カリブ海に浮かぶウティラ島

中米のホンジュラスという国にウティラ島という島があります。ホンジュラスは太平洋と大西洋の両方に面していますが、この島は大西洋側(カリブ海側)にある小さな島。首都テグシガルパからバスで6時間の港町、ラ・セイバから、フェリーでわずか1時間の船旅で行け、旅行者の間では気軽にダイビングのライセンスが取れる場所として知られています。私は島自体の印象はさほどないのですが、数年前、この島に行った帰りに遭遇した事件がとても印象に残っています。

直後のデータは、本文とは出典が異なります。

`config.mk`:
```
export PLATFORM = sky130hd
export DESIGN_NAME = port_event_decoder
export DESIGN_NICKNAME = d
export VERILOG_FILES = /design/src/rtl/ped_pkg.sv /design/src/rtl/ped_flag_bank.sv /design/src/rtl/ped_resolver.sv /design/src/rtl/ped_chan_service.sv /design/src/rtl/port_event_decoder.sv
export SDC_FILE = /design/constraint.sdc
export NUM_CORES = 1
export LEC_CHECK = 0
export ABC_AREA = 1
export BUFFER_PORTS_ARGS = -buffer_cell sky130_fd_sc_hd__buf_4
export CORE_MARGIN = 4
export CORE_UTILIZATION = 50
export DETAILED_ROUTE_END_ITERATION = 12
export PLACE_DENSITY_LB_ADDON = 0.12
export SYNTH_ARGS = -nofsm -noshare
export SYNTH_HDL_FRONTEND = slang
export SYNTH_SLANG_ARGS = --single-unit
```
`constraint.sdc`:
```
create_clock -name clk -period 2.3 [get_ports clk]
set_clock_uncertainty 0.05 [all_clocks]
set_input_delay 0.115 -clock clk [delete_from_list [all_inputs] [get_ports clk]]
set_output_delay 0.115 -clock clk [all_outputs]
set_load 0.02 [all_outputs]
```
`src/rtl/ped_pkg.sv`:
```
package ped_pkg;

    typedef enum logic [2:0] {
        EV_NONE       = 3'd0,
        EV_ENABLED    = 3'd1,
        EV_DISABLED   = 3'd2,
        EV_CONN       = 3'd3,
        EV_DISCONN    = 3'd4,
        EV_OVRCUR     = 3'd5,
        EV_OVRCUR_CLR = 3'd6,
        EV_CHAN       = 3'd7
    } evt_e;

    typedef struct packed {
        logic disc;
        logic psum;
        logic csum;
        logic conn;
        logic en;
        logic oc;
    } pend_t;

    typedef struct packed {
        logic clr_core;
        logic clr_port;
        logic clr_csum;
        logic take_lock;
        logic take_chan;
    } ctl_t;

endpackage

```
`src/rtl/ped_flag_bank.sv`:
```
module ped_flag_bank
    import ped_pkg::*;
(
    input  logic  clk,
    input  logic  rst_n,
    input  logic  soft_rst,
    input  logic  disc_in,
    input  logic  conn_chg_in,
    input  logic  en_chg_in,
    input  logic  oc_chg_in,
    input  logic  chan_sum_in,
    input  ctl_t  ctl,
    output pend_t pend,
    output logic  mask_port,
    output logic  mask_disc
);

    typedef struct packed {
        pend_t p;
        logic  mport;
        logic  mdisc;
    } fb_state_t;

    fb_state_t st_d, st_q;

    always_comb begin
        st_d = st_q;
        if (soft_rst) begin
            st_d.mport = 1'b0;
            st_d.mdisc = 1'b0;
        end else begin
            if (ctl.clr_core) begin
                st_d.p.disc = 1'b0;
                st_d.p.psum = 1'b0;
            end
            if (ctl.clr_port) begin
                st_d.p.conn = 1'b0;
                st_d.p.en   = 1'b0;
                st_d.p.oc   = 1'b0;
            end
            if (ctl.clr_csum) begin
                st_d.p.csum = 1'b0;
            end
            if (ctl.take_lock) begin
                st_d.mport = 1'b1;
                st_d.mdisc = 1'b1;
            end
        end
        // new arrivals win over the clear of the same cycle
        if (disc_in && !st_q.mdisc) st_d.p.disc = 1'b1;
        if (conn_chg_in)            st_d.p.conn = 1'b1;
        if (en_chg_in)              st_d.p.en   = 1'b1;
        if (oc_chg_in)              st_d.p.oc   = 1'b1;
        if ((conn_chg_in || en_chg_in || oc_chg_in) && !st_q.mport)
            st_d.p.psum = 1'b1;
        if (chan_sum_in)            st_d.p.csum = 1'b1;
    end

    always_ff @(posedge clk or negedge rst_n) begin
        if (!rst_n) st_q <= '0;
        else        st_q <= st_d;
    end

    assign pend      = st_q.p;
    assign mask_port = st_q.mport;
    assign mask_disc = st_q.mdisc;

    // a masked disconnect source never raises a fresh pending disconnect
    a_r6_masked_disc_quiet: assert property (@(posedge clk) disable iff (!rst_n)
        (mask_disc && !pend.disc && !soft_rst) |=> !pend.disc);

endmodule

```
`src/rtl/ped_resolver.sv`:
```
module ped_resolver
    import ped_pkg::*;
(
    input  logic  eval,
    input  pend_t pend,
    input  logic  lock,
    input  logic  port_en_lvl,
    input  logic  port_oc_lvl,
    output evt_e  code,
    output ctl_t  ctl
);

    always_comb begin
        code = EV_NONE;
        ctl  = '0;
        if (eval) begin
            ctl.clr_core = 1'b1;
            ctl.clr_port = pend.psum;
            if (pend.disc) begin
                code          = EV_DISCONN;
                ctl.take_lock = 1'b1;
            end else if (pend.psum && pend.oc) begin
                code = port_oc_lvl ? EV_OVRCUR : EV_OVRCUR_CLR;
            end else if (pend.psum && pend.en) begin
                code = port_en_lvl ? EV_ENABLED : EV_DISABLED;
            end else if (pend.psum && pend.conn && !lock) begin
                code          = EV_CONN;
                ctl.take_lock = 1'b1;
            end
            if (code == EV_NONE && pend.csum) begin
                code          = EV_CHAN;
                ctl.take_chan = 1'b1;
                ctl.clr_csum  = 1'b1;
            end
        end
    end

endmodule

```
`src/rtl/ped_chan_service.sv`:
```
module ped_chan_service #(
    parameter int NUM_CH = 8,
    localparam int IDX_W = (NUM_CH > 1) ? $clog2(NUM_CH) : 1
) (
    input  logic              clk,
    input  logic              rst_n,
    input  logic              soft_rst,
    input  logic              load,
    input  logic [NUM_CH-1:0] load_vec,
    input  logic              req,
    output logic [NUM_CH-1:0] mask,
    output logic              svc_valid,
    output logic [IDX_W-1:0]  svc_idx,
    output logic              svc_none
);

    typedef struct packed {
        logic [NUM_CH-1:0] mask;
        logic              sv;
        logic [IDX_W-1:0]  idx;
        logic              none;
    } cs_state_t;

    cs_state_t st_d, st_q;
    logic [IDX_W-1:0] lowest;

    always_comb begin
        lowest = '0;
        for (int i = NUM_CH - 1; i >= 0; i--) begin
            if (st_q.mask[i]) lowest = IDX_W'(i);
        end
    end

    always_comb begin
        st_d      = st_q;
        st_d.sv   = 1'b0;
        st_d.none = 1'b0;
        if (soft_rst) begin
            st_d.mask = '0;
        end else begin
            if (req) begin
                if (|st_q.mask) begin
                    st_d.sv           = 1'b1;
                    st_d.idx          = lowest;
                    st_d.mask[lowest] = 1'b0;
                end else begin
                    st_d.none = 1'b1;
                end
            end
            if (load) st_d.mask = load_vec;
        end
    end

    always_ff @(posedge clk or negedge rst_n) begin
        if (!rst_n) st_q <= '0;
        else        st_q <= st_d;
    end

    assign mask      = st_q.mask;
    assign svc_valid = st_q.sv;
    assign svc_idx   = st_q.idx;
    assign svc_none  = st_q.none;

    // a served request and an empty answer never coincide
    a_r9_svc_exclusive: assert property (@(posedge clk) disable iff (!rst_n)
        !(svc_valid && svc_none));
    // a returned channel is gone from the mask unless a reload happened
    a_r9_svc_bit_cleared: assert property (@(posedge clk) disable iff (!rst_n)
        (svc_valid && !$past(load)) |-> !mask[svc_idx]);
    // every answer follows a request
    a_r9_svc_follows_req: assert property (@(posedge clk) disable iff (!rst_n)
        (svc_valid || svc_none) |-> $past(req));

endmodule

```
`src/rtl/port_event_decoder.sv`:
```
module port_event_decoder
    import ped_pkg::*;
#(
    parameter int NUM_CH = 8,
    localparam int IDX_W = (NUM_CH > 1) ? $clog2(NUM_CH) : 1
) (
    input  logic              clk,
    input  logic              rst_n,
    input  logic              soft_rst,
    input  logic              eval,
    input  logic              disc_in,
    input  logic              conn_chg_in,
    input  logic              en_chg_in,
    input  logic              oc_chg_in,
    input  logic              chan_sum_in,
    input  logic              port_en_lvl,
    input  logic              port_oc_lvl,
    input  logic [NUM_CH-1:0] chan_pend,
    input  logic              svc_req,
    output logic              evt_valid,
    output logic [2:0]        evt_code,
    output logic              irq,
    output logic [NUM_CH-1:0] chan_mask,
    output logic              svc_valid,
    output logic [IDX_W-1:0]  svc_idx,
    output logic              svc_none
);

    typedef struct packed {
        logic lock;
        logic ev_v;
        evt_e ev_c;
    } top_state_t;

    top_state_t st_d, st_q;
    pend_t      pend;
    ctl_t       ctl;
    evt_e       code;
    logic       mask_port, mask_disc;
    logic       eval_ok, req_ok;

    assign eval_ok = eval && !soft_rst;
    assign req_ok  = svc_req && !soft_rst;

    ped_flag_bank u_flags (
        .clk         (clk),
        .rst_n       (rst_n),
        .soft_rst    (soft_rst),
        .disc_in     (disc_in),
        .conn_chg_in (conn_chg_in),
        .en_chg_in   (en_chg_in),
        .oc_chg_in   (oc_chg_in),
        .chan_sum_in (chan_sum_in),
        .ctl         (ctl),
        .pend        (pend),
        .mask_port   (mask_port),
        .mask_disc   (mask_disc)
    );

    ped_resolver u_resolve (
        .eval        (eval_ok),
        .pend        (pend),
        .lock        (st_q.lock),
        .port_en_lvl (port_en_lvl),
        .port_oc_lvl (port_oc_lvl),
        .code        (code),
        .ctl         (ctl)
    );

    ped_chan_service #(.NUM_CH(NUM_CH)) u_svc (
        .clk       (clk),
        .rst_n     (rst_n),
        .soft_rst  (soft_rst),
        .load      (ctl.take_chan),
        .load_vec  (chan_pend),
        .req       (req_ok),
        .mask      (chan_mask),
        .svc_valid (svc_valid),
        .svc_idx   (svc_idx),
        .svc_none  (svc_none)
    );

    always_comb begin
        st_d      = st_q;
        st_d.ev_v = eval_ok;
        st_d.ev_c = eval_ok ? code : EV_NONE;
        if (soft_rst)           st_d.lock = 1'b0;
        else if (ctl.take_lock) st_d.lock = 1'b1;
    end

    always_ff @(posedge clk or negedge rst_n) begin
        if (!rst_n) st_q <= '{lock: 1'b0, ev_v: 1'b0, ev_c: EV_NONE};
        else        st_q <= st_d;
    end

    assign evt_valid = st_q.ev_v;
    assign evt_code  = st_q.ev_c;
    assign irq       = pend.disc || pend.psum || pend.csum;

    // an event strobe only ever follows an accepted eval
    a_r10_valid_after_eval: assert property (@(posedge clk) disable iff (!rst_n)
        evt_valid |-> $past(eval && !soft_rst));
    // no connect is reported from a locked state
    a_r5_no_conn_locked: assert property (@(posedge clk) disable iff (!rst_n)
        (evt_valid && evt_code == EV_CONN) |-> !$past(st_q.lock));
    // a held lock keeps both interrupt sources masked
    a_r6_lock_masks: assert property (@(posedge clk) disable iff (!rst_n)
        st_q.lock |-> (mask_port && mask_disc));
    // a channel report captures the vector seen at eval
    a_r8_mask_capture: assert property (@(posedge clk) disable iff (!rst_n)
        (evt_valid && evt_code == EV_CHAN) |-> chan_mask == $past(chan_pend));

endmodule

```
<file path="config.mk">
export PLATFORM = sky130hd
export DESIGN_NAME = evt_timer
export DESIGN_NICKNAME = d
export VERILOG_FILES = /design/src/rtl/evt_timer_pkg.sv /design/src/rtl/evt_counter.sv /design/src/rtl/evt_channel.sv /design/src/rtl/evt_timer.sv
export SDC_FILE = /design/constraint.sdc
export NUM_CORES = 2
export LEC_CHECK = 0
export ABC_CLOCK_PERIOD_IN_PS = 9500
export BUFFER_PORTS_ARGS = -buffer_cell sky130_fd_sc_hd__clkbuf_2
export CAP_MARGIN = 25
export CORE_AREA = 3 3 283 285
export CTS_CLUSTER_SIZE = 12
export DETAILED_ROUTE_END_ITERATION = 10
export DIE_AREA = 0 0 286 288
export GPL_TIMING_DRIVEN = 0
export PLACE_DENSITY_LB_ADDON = 0.15
export SLEW_MARGIN = 30
export SYNTH_ARGS = -nofsm -noshare
export SYNTH_HDL_FRONTEND = slang
export SYNTH_HIERARCHICAL = 1
export SYNTH_SLANG_ARGS = --single-unit
</file>
<file path="constraint.sdc">
create_clock -name clk -period 9.5 [get_ports clk]
set_input_delay 1.425 -clock clk [delete_from_list [all_inputs] [get_ports clk]]
set_output_delay 1.425 -clock clk [all_outputs]
set_load 0.1 [all_outputs]
</file>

中米のホンジュラスの短い船旅で、意外な事件に遭遇 中米のホンジュラスの短い船旅で、意外な事件に遭遇

船が急停止。その訳は?

ウティラ島と本土のラ・セイバを結ぶフェリーは、午前と午後の1日2便。私は朝の便に乗り、フェリーは順調に海を進んでいました。島が見えなくなったころなので、ちょうど中間地点ぐらいでしょうか。中でくつろいでいた私ですが、船が急に減速して止まりました。乗客たちがあわただしく甲板のほうへ行きます。「何かあったのかな」とその後についてデッキに出てみると、みな片方の船べりに寄って何か見ています。私も後ろからのぞいてみました。すると、長さ10メートルぐらいの小船が、半分以上沈みかけて浮かんでいたのです。

あの船の乗員はどこへ?

何らかの理由で、沈没しかかっているのでしょう。小船にはひと気がありませんでした。この船がどのくらい漂流していたのか、また人が救助されたのかもわかりません。フェリーは止まって様子を見ているようでしたが、やがてまた動き出しました。それから10分ほどしてからでしょうか。またフェリーが止まりました。乗客たちはまたデッキへ向かいます。波間に救命胴衣を付けて浮かんでいる人がいました。あの船の乗員のようです。偶然、見つかったのでしょう。その人は救助され、甲板に引き上げられましたが、かなり疲れきっているようでそのまま座り込んでしまいました。そしてフェリーは再出発したのですが、減速したままのスピードです。乗客も、みなデッキから海面を見ています。これは?

こんなハプニングも旅ならでは

他の乗客に聞いて、事態が飲み込めました。実はもうひとり、漂流している人がいるというのです。船に乗っていた乗客、ほぼ全員が甲板に登り、全員で目を皿のようにして、そのひとりを探します。しかし船で海に出た事がある人にはわかると思いますが、海面に人の頭ぐらいが出ていたとしても、白い波頭が立てばその後ろに隠れてしまいますし、波の影に見えてしまうかもしれません。私もしばらく一緒になって探しましたが、「これは砂場で落とした針を探すようなものだ」と思いました。フェリーは周辺をぐるぐると40分ほど回りました。もう無理じゃないかなと思った瞬間、甲板のどこかで声が上がりました。フェリーが向きを変え、そちらに向かいます。とうとう「落とした針」を見つけたのです。乗客みんなの顔に、喜びの表情が見えました。まるで映画の一場面のようなできごとでした。こんな船旅になるのも、旅ならではのことでしょう。